*Instructions for the task:*
Using the records below, output the stretch that opens with the line containing "localparam int H_VIS" and closes with the line containing "localparam logic [CW-1:0] H_SYNC_END", exactly and including both lines, with nothing more.

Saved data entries
———

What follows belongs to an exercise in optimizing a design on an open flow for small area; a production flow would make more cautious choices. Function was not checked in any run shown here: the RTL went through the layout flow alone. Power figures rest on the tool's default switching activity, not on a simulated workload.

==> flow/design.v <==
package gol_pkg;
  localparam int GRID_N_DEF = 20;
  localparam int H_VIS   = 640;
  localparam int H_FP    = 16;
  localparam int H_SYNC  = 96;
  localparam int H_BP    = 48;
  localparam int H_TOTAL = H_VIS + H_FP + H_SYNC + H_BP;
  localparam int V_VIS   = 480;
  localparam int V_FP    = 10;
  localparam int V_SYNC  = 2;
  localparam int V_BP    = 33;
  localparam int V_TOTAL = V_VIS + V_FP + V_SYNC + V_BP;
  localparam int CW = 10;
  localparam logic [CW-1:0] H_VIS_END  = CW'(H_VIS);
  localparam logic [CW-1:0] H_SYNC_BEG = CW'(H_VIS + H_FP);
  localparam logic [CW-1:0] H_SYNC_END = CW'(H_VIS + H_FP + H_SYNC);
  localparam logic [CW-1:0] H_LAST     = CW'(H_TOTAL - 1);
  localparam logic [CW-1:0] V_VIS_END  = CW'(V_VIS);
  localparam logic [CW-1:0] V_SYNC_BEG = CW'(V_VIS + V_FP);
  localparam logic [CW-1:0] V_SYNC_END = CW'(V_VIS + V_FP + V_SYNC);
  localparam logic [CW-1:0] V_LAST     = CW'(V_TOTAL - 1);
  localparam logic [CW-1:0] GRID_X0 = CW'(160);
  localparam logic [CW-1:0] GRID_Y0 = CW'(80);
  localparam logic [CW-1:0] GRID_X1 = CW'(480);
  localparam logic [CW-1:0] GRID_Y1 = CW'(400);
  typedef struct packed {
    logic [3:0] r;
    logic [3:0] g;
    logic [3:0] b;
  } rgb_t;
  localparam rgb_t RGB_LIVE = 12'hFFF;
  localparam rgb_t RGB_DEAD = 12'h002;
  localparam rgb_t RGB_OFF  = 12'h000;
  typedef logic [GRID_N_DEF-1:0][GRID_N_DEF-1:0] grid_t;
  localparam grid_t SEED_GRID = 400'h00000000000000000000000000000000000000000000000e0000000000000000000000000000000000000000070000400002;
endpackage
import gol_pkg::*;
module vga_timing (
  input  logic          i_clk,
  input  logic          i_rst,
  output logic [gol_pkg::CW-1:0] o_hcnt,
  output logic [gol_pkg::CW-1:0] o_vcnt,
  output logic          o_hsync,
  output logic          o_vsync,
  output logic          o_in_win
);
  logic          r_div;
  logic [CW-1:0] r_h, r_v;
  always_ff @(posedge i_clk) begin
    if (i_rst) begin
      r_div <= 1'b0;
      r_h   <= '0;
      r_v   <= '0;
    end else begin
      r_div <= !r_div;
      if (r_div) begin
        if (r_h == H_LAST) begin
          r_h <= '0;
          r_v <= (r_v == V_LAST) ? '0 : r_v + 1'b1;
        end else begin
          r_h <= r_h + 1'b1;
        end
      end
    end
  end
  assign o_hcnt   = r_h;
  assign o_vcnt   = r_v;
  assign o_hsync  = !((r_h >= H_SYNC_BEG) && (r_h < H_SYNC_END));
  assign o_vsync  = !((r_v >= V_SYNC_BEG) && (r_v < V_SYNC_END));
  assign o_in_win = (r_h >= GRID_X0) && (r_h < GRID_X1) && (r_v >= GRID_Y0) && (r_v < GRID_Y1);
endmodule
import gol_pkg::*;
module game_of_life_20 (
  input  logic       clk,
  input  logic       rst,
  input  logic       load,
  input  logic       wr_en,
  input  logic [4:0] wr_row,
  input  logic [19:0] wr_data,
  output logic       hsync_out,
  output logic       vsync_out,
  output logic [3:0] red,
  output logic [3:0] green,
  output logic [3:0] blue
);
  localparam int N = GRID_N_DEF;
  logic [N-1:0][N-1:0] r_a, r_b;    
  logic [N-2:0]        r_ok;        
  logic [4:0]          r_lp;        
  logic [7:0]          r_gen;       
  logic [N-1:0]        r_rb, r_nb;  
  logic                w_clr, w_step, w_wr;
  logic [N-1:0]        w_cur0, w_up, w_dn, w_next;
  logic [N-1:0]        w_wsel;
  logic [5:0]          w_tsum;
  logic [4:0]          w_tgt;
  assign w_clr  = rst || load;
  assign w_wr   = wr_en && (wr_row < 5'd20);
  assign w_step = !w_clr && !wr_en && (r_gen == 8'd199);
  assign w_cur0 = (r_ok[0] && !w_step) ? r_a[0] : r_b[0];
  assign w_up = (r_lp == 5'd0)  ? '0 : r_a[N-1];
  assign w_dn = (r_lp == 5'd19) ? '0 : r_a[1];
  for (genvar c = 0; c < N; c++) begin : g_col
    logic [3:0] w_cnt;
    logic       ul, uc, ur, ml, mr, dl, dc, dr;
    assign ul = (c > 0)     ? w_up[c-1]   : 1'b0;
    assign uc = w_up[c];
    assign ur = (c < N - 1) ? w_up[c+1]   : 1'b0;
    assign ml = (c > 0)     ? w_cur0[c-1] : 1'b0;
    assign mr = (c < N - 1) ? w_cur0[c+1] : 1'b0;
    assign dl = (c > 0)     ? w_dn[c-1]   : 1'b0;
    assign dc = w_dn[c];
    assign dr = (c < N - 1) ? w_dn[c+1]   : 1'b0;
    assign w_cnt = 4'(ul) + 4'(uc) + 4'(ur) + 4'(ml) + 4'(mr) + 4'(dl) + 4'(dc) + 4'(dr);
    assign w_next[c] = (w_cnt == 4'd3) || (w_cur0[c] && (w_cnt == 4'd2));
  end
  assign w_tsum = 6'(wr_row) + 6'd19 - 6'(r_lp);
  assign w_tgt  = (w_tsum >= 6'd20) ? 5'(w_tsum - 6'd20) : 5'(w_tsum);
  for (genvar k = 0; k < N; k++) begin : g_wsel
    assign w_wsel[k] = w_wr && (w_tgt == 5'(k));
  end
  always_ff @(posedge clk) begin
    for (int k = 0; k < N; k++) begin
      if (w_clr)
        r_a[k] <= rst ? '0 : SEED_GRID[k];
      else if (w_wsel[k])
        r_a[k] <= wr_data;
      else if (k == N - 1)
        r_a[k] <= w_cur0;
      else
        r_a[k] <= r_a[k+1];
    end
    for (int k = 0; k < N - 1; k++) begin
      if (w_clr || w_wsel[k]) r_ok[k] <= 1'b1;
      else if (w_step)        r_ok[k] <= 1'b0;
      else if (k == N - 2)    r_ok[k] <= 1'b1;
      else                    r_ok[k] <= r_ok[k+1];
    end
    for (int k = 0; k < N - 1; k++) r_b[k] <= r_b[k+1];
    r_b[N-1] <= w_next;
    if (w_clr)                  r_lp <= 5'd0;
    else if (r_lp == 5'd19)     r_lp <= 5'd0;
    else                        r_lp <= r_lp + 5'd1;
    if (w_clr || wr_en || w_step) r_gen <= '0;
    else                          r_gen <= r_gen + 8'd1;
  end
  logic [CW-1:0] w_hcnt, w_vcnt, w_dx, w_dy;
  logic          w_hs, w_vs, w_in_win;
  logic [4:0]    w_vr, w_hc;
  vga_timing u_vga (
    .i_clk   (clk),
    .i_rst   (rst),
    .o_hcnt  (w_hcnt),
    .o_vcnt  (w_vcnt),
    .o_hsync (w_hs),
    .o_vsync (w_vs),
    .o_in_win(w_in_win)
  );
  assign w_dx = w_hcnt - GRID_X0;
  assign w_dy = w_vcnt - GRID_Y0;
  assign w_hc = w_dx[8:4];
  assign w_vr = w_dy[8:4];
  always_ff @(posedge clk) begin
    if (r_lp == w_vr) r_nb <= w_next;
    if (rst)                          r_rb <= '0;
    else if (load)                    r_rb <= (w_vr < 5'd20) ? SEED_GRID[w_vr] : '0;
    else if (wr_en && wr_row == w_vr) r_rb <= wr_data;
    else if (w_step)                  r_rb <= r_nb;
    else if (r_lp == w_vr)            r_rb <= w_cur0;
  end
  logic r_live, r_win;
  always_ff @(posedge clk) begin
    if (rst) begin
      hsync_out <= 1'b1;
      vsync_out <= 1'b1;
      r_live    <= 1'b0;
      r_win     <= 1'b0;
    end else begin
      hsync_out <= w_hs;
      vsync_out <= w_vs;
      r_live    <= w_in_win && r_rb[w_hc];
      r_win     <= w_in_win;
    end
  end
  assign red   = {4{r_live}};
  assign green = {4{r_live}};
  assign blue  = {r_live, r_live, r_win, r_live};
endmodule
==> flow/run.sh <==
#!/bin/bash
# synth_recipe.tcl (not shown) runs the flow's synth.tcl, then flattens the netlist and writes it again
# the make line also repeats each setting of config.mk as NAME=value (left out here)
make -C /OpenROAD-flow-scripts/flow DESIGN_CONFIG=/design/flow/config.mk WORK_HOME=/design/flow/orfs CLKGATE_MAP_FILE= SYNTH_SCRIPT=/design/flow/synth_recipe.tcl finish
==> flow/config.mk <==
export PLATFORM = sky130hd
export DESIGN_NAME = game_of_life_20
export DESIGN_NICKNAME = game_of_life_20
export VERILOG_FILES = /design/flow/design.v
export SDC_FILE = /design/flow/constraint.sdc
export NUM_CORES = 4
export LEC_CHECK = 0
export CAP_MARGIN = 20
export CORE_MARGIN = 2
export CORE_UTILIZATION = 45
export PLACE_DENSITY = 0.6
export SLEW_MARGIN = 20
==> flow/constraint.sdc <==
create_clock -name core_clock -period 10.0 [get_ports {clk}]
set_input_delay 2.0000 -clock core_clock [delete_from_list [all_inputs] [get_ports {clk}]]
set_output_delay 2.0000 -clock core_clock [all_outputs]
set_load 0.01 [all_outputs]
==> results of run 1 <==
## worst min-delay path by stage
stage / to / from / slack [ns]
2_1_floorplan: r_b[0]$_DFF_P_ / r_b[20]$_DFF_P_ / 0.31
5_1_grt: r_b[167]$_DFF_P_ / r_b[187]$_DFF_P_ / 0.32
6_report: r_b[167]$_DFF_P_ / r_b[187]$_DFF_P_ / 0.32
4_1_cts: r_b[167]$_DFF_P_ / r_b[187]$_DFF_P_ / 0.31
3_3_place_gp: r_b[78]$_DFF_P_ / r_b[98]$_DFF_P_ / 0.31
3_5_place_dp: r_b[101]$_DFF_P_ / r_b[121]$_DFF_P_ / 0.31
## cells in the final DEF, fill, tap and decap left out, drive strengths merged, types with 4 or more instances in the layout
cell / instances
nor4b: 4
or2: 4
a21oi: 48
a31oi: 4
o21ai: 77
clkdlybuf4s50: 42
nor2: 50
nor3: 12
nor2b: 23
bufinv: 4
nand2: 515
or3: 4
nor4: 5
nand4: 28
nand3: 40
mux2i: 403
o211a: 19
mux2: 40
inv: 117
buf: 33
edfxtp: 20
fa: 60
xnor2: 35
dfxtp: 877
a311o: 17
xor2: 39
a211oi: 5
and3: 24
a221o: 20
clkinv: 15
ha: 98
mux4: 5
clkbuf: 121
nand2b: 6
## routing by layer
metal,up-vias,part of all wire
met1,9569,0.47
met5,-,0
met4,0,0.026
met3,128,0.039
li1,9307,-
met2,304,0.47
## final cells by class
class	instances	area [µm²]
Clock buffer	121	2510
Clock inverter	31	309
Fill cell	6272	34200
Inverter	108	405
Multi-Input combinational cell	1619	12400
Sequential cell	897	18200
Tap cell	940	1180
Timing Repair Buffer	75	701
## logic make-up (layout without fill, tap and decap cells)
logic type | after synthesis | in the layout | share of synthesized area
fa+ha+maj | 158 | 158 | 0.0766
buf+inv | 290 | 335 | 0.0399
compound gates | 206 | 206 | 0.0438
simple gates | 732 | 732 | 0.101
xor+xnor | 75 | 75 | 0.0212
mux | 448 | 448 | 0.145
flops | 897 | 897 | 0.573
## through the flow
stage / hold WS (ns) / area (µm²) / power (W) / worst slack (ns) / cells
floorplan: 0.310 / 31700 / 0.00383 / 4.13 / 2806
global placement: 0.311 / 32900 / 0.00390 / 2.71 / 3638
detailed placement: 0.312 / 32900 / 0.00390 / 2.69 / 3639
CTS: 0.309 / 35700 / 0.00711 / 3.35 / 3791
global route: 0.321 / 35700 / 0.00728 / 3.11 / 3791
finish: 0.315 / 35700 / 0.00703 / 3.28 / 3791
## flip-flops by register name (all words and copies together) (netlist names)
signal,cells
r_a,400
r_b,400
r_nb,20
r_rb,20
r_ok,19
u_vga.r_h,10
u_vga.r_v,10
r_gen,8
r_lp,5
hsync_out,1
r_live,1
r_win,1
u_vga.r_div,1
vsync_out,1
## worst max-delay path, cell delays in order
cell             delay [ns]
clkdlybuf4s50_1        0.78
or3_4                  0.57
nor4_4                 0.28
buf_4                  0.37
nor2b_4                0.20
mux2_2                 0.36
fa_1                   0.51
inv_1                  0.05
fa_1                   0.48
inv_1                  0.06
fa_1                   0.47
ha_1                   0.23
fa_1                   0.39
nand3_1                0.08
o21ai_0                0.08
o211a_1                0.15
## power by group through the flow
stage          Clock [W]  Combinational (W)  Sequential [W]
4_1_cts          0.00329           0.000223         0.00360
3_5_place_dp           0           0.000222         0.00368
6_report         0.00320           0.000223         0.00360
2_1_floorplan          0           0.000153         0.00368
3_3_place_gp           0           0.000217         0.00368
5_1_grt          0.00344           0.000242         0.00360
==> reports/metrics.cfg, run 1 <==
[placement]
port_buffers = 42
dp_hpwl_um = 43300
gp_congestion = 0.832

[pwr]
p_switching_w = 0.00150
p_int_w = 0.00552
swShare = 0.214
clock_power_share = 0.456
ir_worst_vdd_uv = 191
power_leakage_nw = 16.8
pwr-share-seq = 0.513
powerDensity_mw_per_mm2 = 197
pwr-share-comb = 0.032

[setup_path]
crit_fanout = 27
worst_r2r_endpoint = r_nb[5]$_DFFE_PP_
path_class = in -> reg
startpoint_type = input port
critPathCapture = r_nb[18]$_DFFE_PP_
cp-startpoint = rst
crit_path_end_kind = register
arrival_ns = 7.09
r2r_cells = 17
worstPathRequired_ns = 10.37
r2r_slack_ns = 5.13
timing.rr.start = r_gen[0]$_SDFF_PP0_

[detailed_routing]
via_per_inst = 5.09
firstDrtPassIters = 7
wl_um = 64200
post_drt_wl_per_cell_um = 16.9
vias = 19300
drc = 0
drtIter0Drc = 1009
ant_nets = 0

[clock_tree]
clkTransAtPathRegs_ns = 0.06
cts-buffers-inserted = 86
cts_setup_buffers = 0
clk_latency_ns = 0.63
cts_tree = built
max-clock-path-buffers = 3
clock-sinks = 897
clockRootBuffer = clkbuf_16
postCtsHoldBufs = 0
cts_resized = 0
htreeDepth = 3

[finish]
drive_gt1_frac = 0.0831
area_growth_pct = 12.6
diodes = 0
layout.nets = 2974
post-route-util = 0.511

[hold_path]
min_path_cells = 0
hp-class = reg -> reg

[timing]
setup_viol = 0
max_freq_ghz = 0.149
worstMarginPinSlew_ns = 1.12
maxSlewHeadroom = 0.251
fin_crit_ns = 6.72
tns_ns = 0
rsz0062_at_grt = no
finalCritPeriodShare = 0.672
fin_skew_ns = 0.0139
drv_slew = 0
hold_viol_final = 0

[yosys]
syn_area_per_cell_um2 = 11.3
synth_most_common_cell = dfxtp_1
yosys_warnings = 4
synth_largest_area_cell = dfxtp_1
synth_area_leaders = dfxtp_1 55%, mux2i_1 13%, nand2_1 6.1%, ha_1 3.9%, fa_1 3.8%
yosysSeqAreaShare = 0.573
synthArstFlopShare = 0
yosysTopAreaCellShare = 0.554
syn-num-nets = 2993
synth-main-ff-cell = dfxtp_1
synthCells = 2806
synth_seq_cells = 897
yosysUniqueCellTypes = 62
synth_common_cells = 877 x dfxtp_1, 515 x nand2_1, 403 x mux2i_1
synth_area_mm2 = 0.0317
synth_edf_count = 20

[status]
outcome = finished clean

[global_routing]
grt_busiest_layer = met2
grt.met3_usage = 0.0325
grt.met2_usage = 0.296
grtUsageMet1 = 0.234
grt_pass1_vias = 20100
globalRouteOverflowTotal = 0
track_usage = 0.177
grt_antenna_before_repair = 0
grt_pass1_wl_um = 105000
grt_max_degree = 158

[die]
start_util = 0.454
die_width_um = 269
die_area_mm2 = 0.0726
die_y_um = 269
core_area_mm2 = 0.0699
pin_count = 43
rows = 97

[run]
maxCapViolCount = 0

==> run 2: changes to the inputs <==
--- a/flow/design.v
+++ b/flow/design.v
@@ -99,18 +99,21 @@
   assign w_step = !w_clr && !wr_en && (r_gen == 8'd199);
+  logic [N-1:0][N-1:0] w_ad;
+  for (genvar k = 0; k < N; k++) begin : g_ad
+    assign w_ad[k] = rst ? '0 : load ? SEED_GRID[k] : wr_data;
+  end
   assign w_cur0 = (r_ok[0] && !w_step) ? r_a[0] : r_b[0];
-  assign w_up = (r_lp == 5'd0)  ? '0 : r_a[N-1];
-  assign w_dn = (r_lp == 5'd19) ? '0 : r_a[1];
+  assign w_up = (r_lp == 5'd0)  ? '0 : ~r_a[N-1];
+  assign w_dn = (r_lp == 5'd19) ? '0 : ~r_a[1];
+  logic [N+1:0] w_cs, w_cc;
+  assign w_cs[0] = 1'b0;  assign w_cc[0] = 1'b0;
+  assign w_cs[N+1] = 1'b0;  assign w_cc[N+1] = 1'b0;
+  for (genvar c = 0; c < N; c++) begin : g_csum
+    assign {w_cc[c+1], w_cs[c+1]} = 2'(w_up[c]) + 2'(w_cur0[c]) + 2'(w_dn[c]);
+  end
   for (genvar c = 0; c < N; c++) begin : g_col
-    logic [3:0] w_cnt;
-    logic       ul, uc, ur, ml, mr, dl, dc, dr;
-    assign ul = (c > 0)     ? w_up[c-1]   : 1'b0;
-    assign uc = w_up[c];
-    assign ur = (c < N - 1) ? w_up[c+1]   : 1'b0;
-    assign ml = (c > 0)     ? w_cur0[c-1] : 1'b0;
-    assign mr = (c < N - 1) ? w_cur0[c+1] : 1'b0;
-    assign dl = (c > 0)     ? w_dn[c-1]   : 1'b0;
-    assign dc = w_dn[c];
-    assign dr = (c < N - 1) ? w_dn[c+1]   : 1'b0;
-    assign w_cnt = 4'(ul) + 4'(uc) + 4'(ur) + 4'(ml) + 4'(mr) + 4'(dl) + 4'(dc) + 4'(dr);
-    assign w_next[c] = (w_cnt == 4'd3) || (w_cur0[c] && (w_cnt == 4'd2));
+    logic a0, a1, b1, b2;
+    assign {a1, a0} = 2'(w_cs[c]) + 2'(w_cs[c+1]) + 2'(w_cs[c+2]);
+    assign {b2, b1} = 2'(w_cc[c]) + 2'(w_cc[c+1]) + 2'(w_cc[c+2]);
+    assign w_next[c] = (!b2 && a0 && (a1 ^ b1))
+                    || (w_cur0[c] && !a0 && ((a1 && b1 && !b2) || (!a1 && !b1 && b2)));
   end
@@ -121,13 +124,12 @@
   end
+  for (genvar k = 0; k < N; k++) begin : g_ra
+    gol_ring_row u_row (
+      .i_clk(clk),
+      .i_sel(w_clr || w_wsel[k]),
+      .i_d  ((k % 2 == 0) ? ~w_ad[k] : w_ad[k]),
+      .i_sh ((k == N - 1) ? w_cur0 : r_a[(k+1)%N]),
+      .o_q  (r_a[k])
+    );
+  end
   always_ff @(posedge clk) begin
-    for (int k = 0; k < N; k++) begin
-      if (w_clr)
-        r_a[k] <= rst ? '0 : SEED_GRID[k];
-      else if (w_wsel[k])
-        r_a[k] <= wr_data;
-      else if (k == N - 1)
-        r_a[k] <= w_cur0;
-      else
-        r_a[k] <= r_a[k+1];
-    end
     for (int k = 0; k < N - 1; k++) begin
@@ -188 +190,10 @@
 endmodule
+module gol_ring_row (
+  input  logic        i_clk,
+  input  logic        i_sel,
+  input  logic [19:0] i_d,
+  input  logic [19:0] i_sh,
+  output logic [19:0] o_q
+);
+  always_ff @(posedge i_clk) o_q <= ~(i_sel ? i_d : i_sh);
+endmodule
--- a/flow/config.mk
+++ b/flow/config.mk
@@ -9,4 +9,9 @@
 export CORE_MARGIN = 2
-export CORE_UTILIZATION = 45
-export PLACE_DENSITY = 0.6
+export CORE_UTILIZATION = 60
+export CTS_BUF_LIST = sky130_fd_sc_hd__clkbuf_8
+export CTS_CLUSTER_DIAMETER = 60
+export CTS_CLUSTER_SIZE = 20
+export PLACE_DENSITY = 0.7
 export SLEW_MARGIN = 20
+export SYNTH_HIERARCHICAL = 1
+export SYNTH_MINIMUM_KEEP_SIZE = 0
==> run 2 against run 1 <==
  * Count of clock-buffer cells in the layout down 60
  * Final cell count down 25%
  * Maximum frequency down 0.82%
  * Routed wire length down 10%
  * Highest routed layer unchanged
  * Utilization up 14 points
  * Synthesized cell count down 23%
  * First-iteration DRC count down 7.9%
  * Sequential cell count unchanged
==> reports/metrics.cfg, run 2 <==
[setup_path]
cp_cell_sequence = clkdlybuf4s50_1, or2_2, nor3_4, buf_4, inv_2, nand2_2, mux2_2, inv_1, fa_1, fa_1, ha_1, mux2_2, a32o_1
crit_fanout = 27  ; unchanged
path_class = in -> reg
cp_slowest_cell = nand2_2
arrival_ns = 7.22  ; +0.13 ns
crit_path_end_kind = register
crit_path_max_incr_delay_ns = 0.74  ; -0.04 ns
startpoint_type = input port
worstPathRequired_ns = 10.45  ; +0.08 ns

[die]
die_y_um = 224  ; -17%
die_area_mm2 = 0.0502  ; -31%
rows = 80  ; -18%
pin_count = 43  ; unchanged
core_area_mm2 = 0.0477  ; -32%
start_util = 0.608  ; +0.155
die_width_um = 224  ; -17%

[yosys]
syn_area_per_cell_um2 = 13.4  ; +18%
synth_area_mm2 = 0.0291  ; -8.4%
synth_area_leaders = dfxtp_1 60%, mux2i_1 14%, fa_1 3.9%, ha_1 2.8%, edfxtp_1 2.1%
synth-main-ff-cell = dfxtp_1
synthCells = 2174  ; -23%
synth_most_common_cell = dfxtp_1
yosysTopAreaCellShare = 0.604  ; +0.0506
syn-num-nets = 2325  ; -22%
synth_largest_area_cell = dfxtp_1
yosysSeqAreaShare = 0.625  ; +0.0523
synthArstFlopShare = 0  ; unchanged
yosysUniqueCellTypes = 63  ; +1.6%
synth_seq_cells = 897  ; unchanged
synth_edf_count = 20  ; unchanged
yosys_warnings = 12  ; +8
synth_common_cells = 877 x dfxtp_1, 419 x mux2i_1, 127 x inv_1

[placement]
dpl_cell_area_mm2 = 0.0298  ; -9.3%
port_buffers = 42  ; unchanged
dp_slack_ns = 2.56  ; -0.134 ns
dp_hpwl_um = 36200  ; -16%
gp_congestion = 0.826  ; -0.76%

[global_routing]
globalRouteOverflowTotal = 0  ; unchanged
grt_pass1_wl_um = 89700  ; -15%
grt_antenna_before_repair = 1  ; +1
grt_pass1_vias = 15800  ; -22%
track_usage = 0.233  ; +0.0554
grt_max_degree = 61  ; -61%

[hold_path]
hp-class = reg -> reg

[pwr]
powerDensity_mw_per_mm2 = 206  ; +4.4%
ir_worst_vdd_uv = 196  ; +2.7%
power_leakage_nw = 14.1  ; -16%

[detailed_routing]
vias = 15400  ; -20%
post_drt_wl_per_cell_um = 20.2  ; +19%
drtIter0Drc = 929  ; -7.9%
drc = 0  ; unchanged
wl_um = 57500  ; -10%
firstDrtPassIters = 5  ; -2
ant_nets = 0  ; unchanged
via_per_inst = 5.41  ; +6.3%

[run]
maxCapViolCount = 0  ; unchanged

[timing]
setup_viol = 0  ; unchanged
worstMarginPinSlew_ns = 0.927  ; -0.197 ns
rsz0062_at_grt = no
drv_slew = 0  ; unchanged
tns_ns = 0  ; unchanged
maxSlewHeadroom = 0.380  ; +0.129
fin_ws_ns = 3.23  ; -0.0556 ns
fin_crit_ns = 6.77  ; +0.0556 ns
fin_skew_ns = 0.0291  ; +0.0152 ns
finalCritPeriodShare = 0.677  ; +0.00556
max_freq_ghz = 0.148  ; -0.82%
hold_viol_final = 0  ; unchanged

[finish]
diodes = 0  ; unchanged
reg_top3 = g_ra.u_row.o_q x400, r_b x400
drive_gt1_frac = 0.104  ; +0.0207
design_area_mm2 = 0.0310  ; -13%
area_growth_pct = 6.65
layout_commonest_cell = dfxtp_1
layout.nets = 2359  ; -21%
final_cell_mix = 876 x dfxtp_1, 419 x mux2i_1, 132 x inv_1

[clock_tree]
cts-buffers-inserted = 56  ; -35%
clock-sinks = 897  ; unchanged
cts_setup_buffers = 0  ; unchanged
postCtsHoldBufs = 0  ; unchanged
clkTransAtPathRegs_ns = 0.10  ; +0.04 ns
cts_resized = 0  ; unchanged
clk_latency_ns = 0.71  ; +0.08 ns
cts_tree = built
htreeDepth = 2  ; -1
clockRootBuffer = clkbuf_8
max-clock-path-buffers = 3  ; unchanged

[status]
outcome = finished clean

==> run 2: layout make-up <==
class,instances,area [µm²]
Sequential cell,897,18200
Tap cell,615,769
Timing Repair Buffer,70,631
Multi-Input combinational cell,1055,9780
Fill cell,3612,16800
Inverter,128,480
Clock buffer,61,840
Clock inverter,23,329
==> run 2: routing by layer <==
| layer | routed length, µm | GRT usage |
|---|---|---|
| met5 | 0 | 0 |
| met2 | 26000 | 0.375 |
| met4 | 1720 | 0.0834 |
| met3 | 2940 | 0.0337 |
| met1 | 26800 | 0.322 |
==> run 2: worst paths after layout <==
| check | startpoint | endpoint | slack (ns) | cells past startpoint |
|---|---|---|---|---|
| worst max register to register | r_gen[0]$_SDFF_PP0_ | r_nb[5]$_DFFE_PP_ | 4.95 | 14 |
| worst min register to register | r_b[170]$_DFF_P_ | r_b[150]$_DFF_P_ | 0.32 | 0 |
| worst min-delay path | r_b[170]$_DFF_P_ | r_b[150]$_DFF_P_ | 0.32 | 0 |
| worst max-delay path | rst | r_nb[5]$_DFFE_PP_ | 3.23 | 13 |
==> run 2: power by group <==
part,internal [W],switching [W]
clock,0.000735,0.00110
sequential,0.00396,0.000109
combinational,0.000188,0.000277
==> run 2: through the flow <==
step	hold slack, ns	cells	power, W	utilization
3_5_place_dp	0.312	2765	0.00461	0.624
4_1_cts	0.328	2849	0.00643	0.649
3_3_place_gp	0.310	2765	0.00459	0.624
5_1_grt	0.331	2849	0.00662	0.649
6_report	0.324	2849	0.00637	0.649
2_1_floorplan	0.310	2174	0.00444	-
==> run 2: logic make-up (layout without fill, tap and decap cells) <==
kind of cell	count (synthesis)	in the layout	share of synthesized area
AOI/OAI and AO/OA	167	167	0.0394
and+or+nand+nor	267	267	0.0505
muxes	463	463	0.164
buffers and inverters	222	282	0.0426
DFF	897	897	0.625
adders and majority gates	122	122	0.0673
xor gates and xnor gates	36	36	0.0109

———

*Task answer:*
  localparam int H_VIS   = 640;
  localparam int H_FP    = 16;
  localparam int H_SYNC  = 96;
  localparam int H_BP    = 48;
  localparam int H_TOTAL = H_VIS + H_FP + H_SYNC + H_BP;
  localparam int V_VIS   = 480;
  localparam int V_FP    = 10;
  localparam int V_SYNC  = 2;
  localparam int V_BP    = 33;
  localparam int V_TOTAL = V_VIS + V_FP + V_SYNC + V_BP;
  localparam int CW = 10;
  localparam logic [CW-1:0] H_VIS_END  = CW'(H_VIS);
  localparam logic [CW-1:0] H_SYNC_BEG = CW'(H_VIS + H_FP);
  localparam logic [CW-1:0] H_SYNC_END = CW'(H_VIS + H_FP + H_SYNC);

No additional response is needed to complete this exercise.